The iBeat Life Monitor continuously monitors heart function and, according to iBeat, can detect warning signs for cardiac arrest. In case of abnormality, the watch asks the wearer to indicate whether he or she is OK. If there is no response or the response is, “no,” the watch can call for an ambulance and notify designated family members over a built-in cellular connection.
iBeat has priced pre-orders as low as $99, or 78 percent off the expected retail price of $459. The fee includes 12 months of monitoring; additional monitoring costs $200 annually, Howard said. (The 100 units allocated at that price were sold out by Thursday afternoon.)
The company plans on bringing the Life Monitor to retail stores by next summer.
In a teleconference with media, Oz said the idea behind the iBeat Life Monitor is to prevent sudden death from cardiac arrest. “We’re optimistic we can move the needle here quite dramatically,” the TV host said.

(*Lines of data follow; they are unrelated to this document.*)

File: flow/design.v
`default_nettype none
module toHex(
    input wire clk,
    input wire rst,
    input wire [3:0] value,
    output reg [7:0] hexChar
);
    always @(posedge clk) begin
        if (rst)
            hexChar <= "0";
        else
            hexChar <= (value <= 4'd9) ? 8'd48 + value : 8'd55 + value;
    end
endmodule
module flashNavigator
#(
  parameter STARTUP_WAIT = 32'd1000
)
(
    input wire clk,
    input wire rst,
    output reg flashClk,
    input wire flashMiso,
    output reg flashMosi,
    output reg flashCs,
    input wire [5:0] charAddress,
    output reg [7:0] charOutput,
    input wire btn1,
    input wire btn2
);
reg [23:0] readAddress;
localparam [7:0] command = 8'h03;
reg [7:0] currentByteOut;
reg [7:0] currentByteNum;
reg [255:0] dataIn;
reg [255:0] dataInBuffer;
localparam STATE_INIT_POWER = 8'd0;
localparam STATE_LOAD_CMD_TO_SEND = 8'd1;
localparam STATE_SEND = 8'd2;
localparam STATE_LOAD_ADDRESS_TO_SEND = 8'd3;
localparam STATE_READ_DATA = 8'd4;
localparam STATE_DONE = 8'd5;
reg [23:0] dataToSend;
reg [8:0] bitsToSend;
reg [32:0] counter;
reg [2:0] state;
reg [2:0] returnState;
reg dataReady;
always @(posedge clk) begin
if (rst) begin
  flashClk <= 0;
  flashMosi <= 0;
  flashCs <= 1;
  readAddress <= 0;
  currentByteOut <= 0;
  currentByteNum <= 0;
  dataIn <= 0;
  dataInBuffer <= 0;
  dataToSend <= 0;
  bitsToSend <= 0;
  counter <= 0;
  state <= 0;
  returnState <= 0;
  dataReady <= 0;
end
else
case (state)
  STATE_INIT_POWER: begin
    if (counter > STARTUP_WAIT && btn1 == 1 && btn2 == 1) begin
      state <= STATE_LOAD_CMD_TO_SEND;
      counter <= 32'b0;
      dataReady <= 0;
      currentByteNum <= 0;
      currentByteOut <= 0;
    end
    else
      counter <= counter + 1;
  end
  STATE_LOAD_CMD_TO_SEND: begin
      flashCs <= 0;
      dataToSend[23-:8] <= command;
      bitsToSend <= 8;
      state <= STATE_SEND;
      returnState <= STATE_LOAD_ADDRESS_TO_SEND;
  end
  STATE_SEND: begin
    if (counter == 32'd0) begin
      flashClk <= 0;
      flashMosi <= dataToSend[23];
      dataToSend <= {dataToSend[22:0],1'b0};
      bitsToSend <= bitsToSend - 1;
      counter <= 1;
    end
    else begin
      counter <= 32'd0;
      flashClk <= 1;
      if (bitsToSend == 0)
        state <= returnState;
    end
  end
  STATE_LOAD_ADDRESS_TO_SEND: begin
    dataToSend <= readAddress;
    bitsToSend <= 24;
    state <= STATE_SEND;
    returnState <= STATE_READ_DATA;
    currentByteNum <= 0;
  end
  STATE_READ_DATA: begin
    if (counter[0] == 1'd0) begin
      flashClk <= 0;
      counter <= counter + 1;
      if (counter[3:0] == 0 && counter > 0) begin
        dataIn[(currentByteNum << 3)+:8] <= currentByteOut;
        currentByteNum <= currentByteNum + 1;
        if (currentByteNum == 31)
          state <= STATE_DONE;
      end
    end
    else begin
      flashClk <= 1;
      currentByteOut <= {currentByteOut[6:0], flashMiso};
      counter <= counter + 1;
    end
  end
  STATE_DONE: begin
    dataReady <= 1;
    flashCs <= 1;
    dataInBuffer <= dataIn;
    counter <= STARTUP_WAIT;
    if (btn1 == 0) begin 
      readAddress <= readAddress + 24;
      state <= STATE_INIT_POWER;
    end
    else if (btn2 == 0) begin 
      readAddress <= readAddress - 24;
      state <= STATE_INIT_POWER;
    end
  end
  default: ;
endcase
end
wire [7:0] byteDisplayNumber;
wire lowerBit;
wire [7:0] hexCharOutput;
wire [3:0] currentHexVal;
reg [7:0] chosenByte;
wire [7:0] hexChar;
reg [3:0] addrNibble;
always @(*) begin
  case (4'd13 - charAddress[3:0])
    4'd0: addrNibble = readAddress[3:0];
    4'd1: addrNibble = readAddress[7:4];
    4'd2: addrNibble = readAddress[11:8];
    4'd3: addrNibble = readAddress[15:12];
    4'd4: addrNibble = readAddress[19:16];
    4'd5: addrNibble = readAddress[23:20];
    default: addrNibble = 4'd0;
  endcase
end
toHex hexConv(
clk,
rst,
addrNibble,
hexChar
);
always @(posedge clk) begin
if (rst) begin
  chosenByte <= 0;
  charOutput <= 0;
end
else begin
chosenByte <= dataInBuffer[(byteDisplayNumber << 3)+:8];
if (charAddress[5:4] == 2'b11) begin
  case (charAddress[3:0])
    0: charOutput <= "A";
    1: charOutput <= "d";
    2: charOutput <= "d";
    3: charOutput <= "r";
    4: charOutput <= ":";
    6: charOutput <= "0";
    7: charOutput <= "x";
    8,9,10,11,12,13: charOutput <= hexChar;
    15: charOutput <= dataReady ? " " : "L";
    default: charOutput <= " ";
  endcase
end
else
  charOutput <= hexCharOutput;
end
end
assign byteDisplayNumber = {3'b000, charAddress[5:1]};
assign lowerBit = charAddress[0];
assign currentHexVal = lowerBit ? chosenByte[3:0] : chosenByte[7:4];
toHex hexConvert(
clk,
rst,
currentHexVal,
hexCharOutput
);
endmodule
File: flow/constraint.sdc
create_clock -name core_clock -period 6.5 [get_ports {clk}]
set_input_delay 1.3000 -clock core_clock [delete_from_list [all_inputs] [get_ports {clk}]]
set_output_delay 1.3000 -clock core_clock [all_outputs]
set_load 0.01 [all_outputs]
File: flow/run.sh
#!/bin/bash
# the make line also repeats each setting of config.mk as NAME=value (left out here)
make -C /OpenROAD-flow-scripts/flow DESIGN_CONFIG=/design/flow/config.mk WORK_HOME=/design/flow/orfs CLKGATE_MAP_FILE= finish
File: flow/config.mk
export PLATFORM = sky130hd
export DESIGN_NAME = flashNavigator
export DESIGN_NICKNAME = flashNavigator
export VERILOG_FILES = /design/flow/design.v
export SDC_FILE = /design/flow/constraint.sdc
export NUM_CORES = 4
export LEC_CHECK = 0
export CAP_MARGIN = 35
export CELL_PAD_IN_SITES_DETAIL_PLACEMENT = 2
export CORE_ASPECT_RATIO = 0.59
export CORE_MARGIN = 2
export CORE_UTILIZATION = 72
export GPL_ROUTABILITY_DRIVEN = 1
export MIN_ROUTING_LAYER = met1
export PLACE_DENSITY_LB_ADDON = 0.03
export SLEW_MARGIN = 0
==> results of run 1 <==
[per-stage QoR]
stage	worst slack, ps	cells	hold WS (ps)	area [µm²]	power [mW]
after floorplan	1395	3168	428.4	27050	4.226
after global placement	1469	3489	431.4	27280	4.272
==> Changelog: implementation, run 1 <==
### Physical design

* Area share, top type at about 48%
* Yosys simple share at a little under a fifth
* Ao+oa area frac at between 10% and 20%
* Error: [ERROR DPL-0033] detailed placement checks failed during check placement.
* Yosys warning count at 2
* Distinct lib cells at roughly 64
* Yosys chip area at about 27,000 µm²
* Stop stage: detailed placement (3_5_place_dp)
* Top cells, area: dfxtp_1 48%, nand2_1 10%, a21oi_1 8.4%
* Cell with the most instances after synthesis: nand2_1
* Floorplan core density at 73.19%
* Mean Syn Cell Area at 8.538 µm²
* Adder Share, Synth at under 10%
* XOR Share, Synth at under 10%
* Post-synth mux share at roughly an eighth
* Top comb family, area: simple AND/OR/NAND/NOR gates
* I/O pin cnt at 22
* Number of flops mapped to enable cells by yosys at 0
* Gp weighted congestion at roughly 0.94
* Number of standard cells reported by yosys at between 3,000 and 4,000
* Async SR Flop Fraction at 0%
* Synth Net Count at approximately 3,200
* Leading area contributor after synthesis: dfxtp_1
* Register share after synthesis at between 40% and 50%
* Synth Cell Area at approximately 27,000 µm²
* Status: stopped before the end
* #FFs+latches synth at about 650
* Die height at between 150 and 200 µm
* Synth Instances at between 3,000 and 4,000
* I/O Buffers at 20
* Row cnt at around 54
* Top_reg_cell synth: dfxtp_1
* Chip width at roughly 260 µm
* Chip Area at roughly 40,000 µm²
* CORE AREA at 36,960 µm²
* Commonest cells post-synth: 754 x nand2_1, 650 x dfxtp_1, 453 x a21oi_1, 300 x nor2_1, 205 x clkbuf_1
==> run 2: changes to the inputs <==
- CAP_MARGIN: 35 -> 20
- CELL_PAD_IN_SITES_DETAIL_PLACEMENT: 2 -> unset
- CORE_ASPECT_RATIO: 0.59 -> unset
- CORE_UTILIZATION: 72 -> 65
- GPL_ROUTABILITY_DRIVEN: 1 -> unset
- MIN_ROUTING_LAYER: met1 -> unset
- PLACE_DENSITY_LB_ADDON: 0.03 -> unset
- SLEW_MARGIN: 0 -> 20
- clock period: 6.5 -> 7.87 ns (I/O delays scaled with it)
==> Changelog: implementation, run 2 <==
### Metrics

* Status: no timing/DRC/antenna violations
* Inst Count DP at between 3,000 and 4,000
* Power density over cell area at around 220 nW/µm²
* Top_reg_cell synth: dfxtp_1
* Top cells, area: dfxtp_1 48%, nand2_1 10%, a21oi_1 8.4%
* Initial antenna violation count at 1
* Top power consumer group: registers
* Worst min-delay path category: flip-flop to flip-flop
* DRC Markers at 0
* Final worst path period need at about 4400 ps
* Worst VDD drop at between 0.15 and 0.2 mV
* Post-cts sizing count at 0
* Setup ws final at between 3000 and 4000 ps
* Final setup fails at 0
* # nets final at about 3,100
* Worst path depth at 12
* CTS Buf Count at 67
* Post-synth mux share at 12.40% (unchanged)
* Crit. End Element: flip-flop
* Initial drt markers at about 2,000
* First-pass GRT wire length at ~110,000 µm
* Log Warnings at 41
* Area share, top type at 48.11% (unchanged)
* Slew margin rel. at around a fifth
* Final ANT Viol Nets at 0
* Max Fclk at between 200 and 250 MHz
* Ao+oa area frac at 14.09% (unchanged)
* DP HPWL at ~41,000 µm
* R2r endpoint: dataIn[156]
* CTS H-Tree Depth at 3
* Worst slew pin tran at 1196 ps
* Synth Net Count at 3,211 (unchanged)
* Critical path class: primary input to flip-flop
* Number of flops mapped to enable cells by yosys at 0 (unchanged)
* Hold path startpoint: dataIn[124]
* #FFs+latches synth at 650 (unchanged)
* I/O pin cnt at 22 (unchanged)
* # diodes at 0
* TritonCTS clock tree: built
* Arr. time, crit path at roughly 4900 ps
* Row cnt at 74 (+37%)
* Worst hold path depth at 2
* CTS root buf: clkbuf_16
* CORE AREA at 40,920 µm² (+11%)
* Worst r2r src: currentByteNum[0]
* Dpl ws at 2934 ps
* Reg2reg setup slack at 3790 ps
* Final period util at 55.98%
* Switching share of power at around a fifth
* Number of standard cells reported by yosys at 3,168 (unchanged)
* Area growth from synthesis to layout at 9.261%
* Worst Path Max Fanout at 24
* Die height at 208.0 µm (+36%)
* Layout Cells excl Fill at about 3,600
* CP required at about 8300 ps
* Cell with the most instances after synthesis: nand2_1
* Critical Path End: readAddress[23]
* Vias in the first global route at between 20,000 and 25,000
* Power Combinational at 165 µW
* P_seq at roughly 3.3 mW
* Leading area contributor after synthesis: dfxtp_1
* Sequential share of power at ~50%
* Comb pwr share at under 10%
* Hold endpoint: dataInBuffer[124]
* First-pass detailed-route iteration total at 8
* Yosys chip area at 27,050 µm² (unchanged)
* Gp weighted congestion at 0.8810 (-6.1%)
* RSZ-0062 raised after global routing: no
* Chip Area at 43,260 µm² (+10%)
* Post-CTS setup buffer count at 0
* Max Buffers Root-to-Sink at 3
* Yosys simple share at 18.56% (unchanged)
* Synth Instances at 3,168 (unchanged)
* Commonest cells post-synth: 754 x nand2_1, 650 x dfxtp_1, 453 x a21oi_1, 300 x nor2_1, 205 x clkbuf_1
* Max cap viols at 0
* Worst reg-to-reg path cell count at 10
* Clock transition at path regs at around 60 ps
* Fillers at 3,207
* Distinct lib cells at 64 (unchanged)
* Via density at between 6 and 7
* Critical path's largest stage delay at around 510 ps
* Gr usage total at between 30% and 40%
* Cell family with most CP delay: AND-OR/OR-AND gates
* Clk_skew at a little under 20 ps
* Clock group at 3.15 mW
* Setup_tns at 0 ps
* Adder Share, Synth at 1.508% (unchanged)
* Floorplan core density at 66.09% (-7.1 points)
* Register share after synthesis at 48.11% (unchanged)
* Async SR Flop Fraction at 0% (unchanged)
* Static leakage power at approximately 10 nW
* Top comb family, area: simple AND/OR/NAND/NOR gates
* Crit path buf inv count at 3
* Hold-fix buffers, CTS at 0
* I/O Buffers at 20 (unchanged)
* Gr ovfl total at 0
* Synth Cell Area at 27,050 µm² (unchanged)
* Worst Setup SP: btn1
* Final tally of hold violations at 0
* P_sw at 1.407 mW
* Routed WL at slightly below 70,000 µm
* Routed len/inst at approximately 19 µm
* Yosys warning count at 2 (unchanged)
* CP cell instances: clkdlybuf4s50_1 > buf_4 > inv_1 > fa_1 > a211oi_1 > o21bai_1 > o211ai_1 > a311oi_1 > a41oi_1 > mux2i_1 > a21oi_1 > mux2_2
* Internal power at between 5 and 6 mW
* Late-Pin Clk Latency at between 500 and 600 ps
* Worst Setup Start Kind: primary input
* Mean Syn Cell Area at 8.538 µm² (unchanged)
* Clock power frac at between 40 and 50%
* Routed vias at between 20,000 and 25,000
* Slowest CP cell: fa_1
* Largest net degree at the start of global routing at about 210
* XOR Share, Synth at 1.619% (unchanged)
* Chip width at 208.0 µm (-19%)
* Final Slew Violations at 0
* # clock sinks at ~650
-- run 2: area by class of cell --
class	count	area, µm²	share of cell area [%]
Multi-Input combinational cell	2253	13070	44.23
Clock buffer	104	2101	7.108
Tap cell	532	665.6	2.252
Clock inverter	14	107.6	0.3641
Sequential cell	650	13010	44.03
Inverter	27	101.3	0.3429
Timing Repair Buffer	55	493.0	1.668
-- run 2: metrics by stage --
step	power (mW)	util, %	hold WS (ps)	area [µm²]
floorplan	3.490	-	428.4	27050
global placement	3.529	66.76	431.7	27320
detailed placement	3.531	66.78	437.9	27330
CTS	6.646	72.18	446.0	29540
global route	6.790	72.21	458.3	29550
finish	6.614	72.21	445.2	29550
-- run 2: metal layers --
| layer | global-route usage [%] | part of all wire (%) | vias up |
|---|---|---|---|
| met5 | 0 | 0.020 | - |
| met4 | 9.880 | 2.5 | 2 |
| met3 | 4.060 | 6.3 | 124 |
| met2 | 50.83 | 47 | 731 |
| met1 | 43.26 | 44 | 10720 |
| li1 | - | - | 10570 |
==> run 3: changes to the inputs <==
- CORE_UTILIZATION: 65 -> 72
- CTS_CLUSTER_DIAMETER: unset -> 204
- GPL_ROUTABILITY_DRIVEN: unset -> 0
- PLACE_DENSITY_LB_ADDON: unset -> 0.02
- TNS_END_PERCENT: unset -> 5
- clock period: 7.87 -> 7.77 ns (I/O delays scaled with it)
==> Changelog: implementation, run 3 <==
### Metrics

* Log Warnings at 40 (-2.4%)
* CTS root buf: clkbuf_16
* Area share, top type at 48.11% (unchanged)
* Initial antenna violation count at 5 (+4)
* P_seq at 3.34 mW (+1%)
* Critical path's largest stage delay at 500 ps (about the same)
* Chip width at 197.8 µm (-4.9%)
* Yosys warning count at 2 (unchanged)
* Critical Path End: readAddress[23]
* Cell family with most CP delay: AND-OR/OR-AND gates
* Worst min-delay path category: flip-flop to flip-flop
* First-pass GRT wire length at 109,500 µm (-0.26%)
* Slowest CP cell: fa_1
* Static leakage power at 10.36 nW (-0.95%)
* Arr. time, crit path at 5150 ps (+280 ps)
* Ao+oa area frac at 14.09% (unchanged)
* Area growth from synthesis to layout at 8.248%
* Initial drt markers at 1,996 (-2.5%)
* R2r endpoint: bitsToSend[7]
* CTS H-Tree Depth at 2 (-1)
* DP HPWL at 40,440 µm (-1.4%)
* Final ANT Viol Nets at 0 (unchanged)
* Post-CTS setup buffer count at 0 (unchanged)
* Worst hold path depth at 2 (unchanged)
* I/O pin cnt at 22 (unchanged)
* P_sw at 1.385 mW (-1.5%)
* Adder Share, Synth at 1.508% (unchanged)
* Row cnt at 70 (-5.4%)
* Worst Setup Start Kind: primary input
* Hold-fix buffers, CTS at 0 (unchanged)
* # clock sinks at 650 (unchanged)
* Register share after synthesis at 48.11% (unchanged)
* Internal power at 5.063 mW (-2.8%)
* Via density at 6.272 (+3.0%)
* Power density over cell area at 220.2 nW/µm² (-1.6%)
* Clk_skew at 26.41 ps (+6.706 ps)
* Top_reg_cell synth: dfxtp_1
* CP cell instances: clkdlybuf4s50_1 > buf_4 > inv_1 > fa_1 > a211oi_1 > o21bai_1 > o211ai_1 > a311oi_1 > a41oi_1 > mux2i_1 > a21oi_1 > mux2_2
* Hold endpoint: dataInBuffer[92]
* Placed Instance Area at 27,260 µm² (-0.24%)
* Clock group at 2.95 mW (-6.3%)
* Chip Area at 39,130 µm² (-9.5%)
* Leading area contributor after synthesis: dfxtp_1
* Max cap viols at 0 (unchanged)
* Worst Path Max Fanout at 24 (unchanged)
* Late-Pin Clk Latency at 650 ps (+60 ps)
* Fillers at 2,442 (-24%)
* Max Fclk at 215.8 MHz
* CORE AREA at 36,790 µm² (-10%)
* Worst reg-to-reg path cell count at 8 (-2)
* Max Buffers Root-to-Sink at 3 (unchanged)
* Gr usage total at 34.87% (+3.7 points)
* Final period util at 59.65% (+3.7 points)
* Worst slew pin tran at 1164 ps (-32.27 ps)
* Largest net degree at the start of global routing at 212 (+0.47%)
* Synth Net Count at 3,211 (unchanged)
* First-pass detailed-route iteration total at 6 (-2)
* Status: no timing/DRC/antenna violations
* Post-synth mux share at 12.40% (unchanged)
* Number of standard cells reported by yosys at 3,168 (unchanged)
* Crit path buf inv count at 3 (unchanged)
* Hold path startpoint: dataIn[92]
* Top power consumer group: registers
* Comb pwr share at 2.6% (about the same)
* Switching share of power at 21.49% (+0.21 points)
* Distinct lib cells at 64 (unchanged)
* Floorplan core density at 73.53% (+7.4 points)
* Fin area at 29,280 µm² (-0.93%)
* Worst Setup SP: btn1
* Routed WL at 68,000 µm (-1.2%)
* Vias in the first global route at 21,440 (+4.3%)
* XOR Share, Synth at 1.619% (unchanged)
* Commonest cells post-synth: 754 x nand2_1, 650 x dfxtp_1, 453 x a21oi_1, 300 x nor2_1, 205 x clkbuf_1
* Total power draw at 6.448 mW (-2.5%)
* Top cells, area: dfxtp_1 48%, nand2_1 10%, a21oi_1 8.4%
* Worst r2r src: counter[24]
* I/O Buffers at 20 (unchanged)
* CP required at 8290 ps (-40 ps)
* Clock transition at path regs at 60 ps (about the same)
* Die height at 197.8 µm (-4.9%)
* Cell with the most instances after synthesis: nand2_1
* Worst path depth at 12 (unchanged)
* Gr ovfl total at 0 (unchanged)
* Reg2reg setup slack at 3900 ps (+110 ps)
* Yosys chip area at 27,050 µm² (unchanged)
* Crit. End Element: flip-flop
* Routed len/inst at 19.04 µm (+0.59%)
* Setup_tns at 0 ps (unchanged)
* Number of flops mapped to enable cells by yosys at 0 (unchanged)
* CTS Buf Count at 61 (-9.0%)
* Clock power frac at 45.7% (-2.0 points)
* Top comb family, area: simple AND/OR/NAND/NOR gates
* Slew margin rel. at 21.97% (+1.7 points)
* Yosys simple share at 18.56% (unchanged)
* Critical path class: primary input to flip-flop
* Sequential share of power at 51.8% (+2.0 points)
* Final worst path period need at ~4600 ps
* Mean Syn Cell Area at 8.538 µm² (unchanged)
* #FFs+latches synth at 650 (unchanged)
* Synth Cell Area at 27,050 µm² (unchanged)
* Routed vias at 22,400 (+1.1%)
* Synth Instances at 3,168 (unchanged)
* Final Slew Violations at 0 (unchanged)
* Async SR Flop Fraction at 0% (unchanged)
* Final tally of hold violations at 0 (unchanged)
* Worst VDD drop at 0.2123 mV (+18%)
* Final setup fails at 0 (unchanged)
* DRC Markers at 0 (unchanged)
* # nets final at 3,094 (-0.097%)
* TritonCTS clock tree: built
* Post-cts sizing count at 0 (unchanged)
* Power Combinational at 165 µW (about the same)
* RSZ-0062 raised after global routing: no
[run 3: final cells by class]
| cell class | count | area (µm²) | area share, % |
|---|---|---|---|
| inverter | 27 | 101.3 | 0.3461 |
| timing repair buffer | 58 | 508.0 | 1.735 |
| clock buffer | 99 | 1881 | 6.423 |
| antenna | 3 | 7.507 | 0.02564 |
| multi-input combinational | 2253 | 13060 | 44.61 |
| clock inverter | 13 | 121.4 | 0.4145 |
| sequential | 650 | 13010 | 44.44 |
| tap | 468 | 585.6 | 2.000 |
[run 3: stage by stage]
stage / utilization [%] / instances / setup WS [ps] / hold WS (ps)
6_report: 79.60 / 3571 / 3135 / 441.8
2_1_floorplan: - / 3168 / 2411 / 428.4
3_5_place_dp: 74.12 / 3456 / 2701 / 439.1
3_3_place_gp: 74.11 / 3456 / 2847 / 431.4
5_1_grt: 79.59 / 3570 / 3092 / 456.4
4_1_cts: 79.56 / 3568 / 3243 / 447.9
[run 3: metal layers]
metal | vias to the layer above | share of wire (%) | global-route usage [%]
li1 | 10580 | - | -
met1 | 10670 | 42 | 45.84
met2 | 949 | 47 | 56.26
met3 | 198 | 7.6 | 5.570
met4 | 4 | 4.1 | 17.43
met5 | - | 0.032 | 0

“There are lot of people at risk for sudden death,” Oz said. He noted that the survival rate of those who suffer cardiac arrest outside a hospital is just 5 percent.
The product is aimed at people in their 50s and 60s with the three most common risk factors for sudden death: diabetes, hypertension and high cholesterol.
Howard said there is about a $6 billion market for personal emergency response systems in the U.S., a sector traditionally dominated by those who are 75 or older. Howard believes the opportunity could be worth more like $24 billion to $25 billion annually when including people over 50.
Middle-aged people have shied away from monitors like the iconic — but truly limited — Life Alert panic buttons that date to the 1980s.
Many potential users, particularly those in the younger part of iBeat’s target market, have ignored doctor suggestions to get Life Alert-type devices, according to Howard. “It looked like a dog collar. It dehumanized them,” he said.
Plus, older models of PERS devices were not “passive,” in that the wearer had to press the panic button to summon help. “Many people don’t have the ability to press the button,” Oz noted.
The iBeat Life Monitor, like a number of more modern PERS, has a built-in accelerometer to sense falls and automatically make the call. There is a thumb-operated button as well for users to call for help if they are able to do so, Howard noted.
With this in mind, iBeat wanted to build something that is both fashionable and functional. “Before we tackled a lot of the tech, we engaged a design firm,” Howard said.
“Our hope is this device is not a symbol of illness or fear,” Oz added.
Howard started Practice Fusion in 2005. Four years later, it became the first company to offer a free, advertising-supported electronic health record on a wide scale to office-based physicians.
Though Practice Fusion has raised $160 million — Howard specified that number in the call with Oz — and claims more than 110,000 active monthly clinician users, it reportedly has never made a profit. Howard was ousted as CEO in August 2015, but stayed on as chairman. The company cut 25 percent of its workforce early this year.
This is not Oz’s first foray into digital health. He also co-founded social wellness platform Sharecare with WebMD founder Jeff Arnold.
On Thursday, Sharecare announced that it would acquire healthcare virtual reality company BioLucid for unspecified terms.